Difference-of-Convex Algorithm (DCA) is a well-known nonconvex optimization algorithm for minimizing a nonconvex function that can be expressed as the difference of two convex ones. Many famous existing optimization algorithms, such as SGD and proximal point methods, can be viewed as special DCAs with specific DC decompositions, making it a powerful framework for optimization. On the other hand, shortcuts are a key architectural feature in modern deep neural networks, facilitating both training and optimization. We showed that the shortcut neural network gradient can be obtained by applying DCA to vanilla neural networks, networks without shortcut connections. Therefore, from the perspective of DCA, we can better understand the effectiveness of networks with shortcuts. Moreover, we proposed a new architecture called NegNet that does not fit the previous interpretation but performs on par with ResNet and can be included in the DCA framework.

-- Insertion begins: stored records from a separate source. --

File: src/hdl/pgn3d_ram.sv
`timescale 1ns / 1ps
// ----------------------------------------------------------------------------
// Generic table RAM
// One write port and one read port; the read data is registered.
// ----------------------------------------------------------------------------
module pgn3d_ram #(
  parameter int WIDTH = 8,
  parameter int DEPTH = 256
) (
  input  logic                     clk_i,
  input  logic                     we_i,
  input  logic [$clog2(DEPTH)-1:0] waddr_i,
  input  logic [WIDTH-1:0]         wdata_i,
  input  logic                     re_i,
  input  logic [$clog2(DEPTH)-1:0] raddr_i,
  output logic [WIDTH-1:0]         rdata_o
);

  logic [WIDTH-1:0] mem [DEPTH];
  logic [WIDTH-1:0] rdata_q;

  always_ff @(posedge clk_i) begin
    if (we_i) begin
      mem[waddr_i] <= wdata_i;
    end
  end

  always_ff @(posedge clk_i) begin
    if (re_i) begin
      rdata_q <= mem[raddr_i];
    end
  end

  assign rdata_o = rdata_q;

endmodule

翻译：差分凸规划算法（DCA）是一种著名的非凸优化算法，用于最小化可表示为两个凸函数之差的非凸函数。许多现有的著名优化算法，例如随机梯度下降法和邻近点方法，可视为具有特定DC分解的DCA特例，这使其成为优化的强大框架。另一方面，捷径连接是现代深度神经网络的关键架构特征，有助于训练和优化。我们证明了可通过将DCA应用于普通神经网络（即无捷径连接的神经网络）来获得带捷径连接的神经网络梯度。因此，从DCA的视角出发，我们可以更好地理解带捷径连接网络的有效性。此外，我们提出了一种名为NegNet的新架构，该架构虽不符合先前的解释，但其性能与ResNet相当，并可纳入DCA框架中。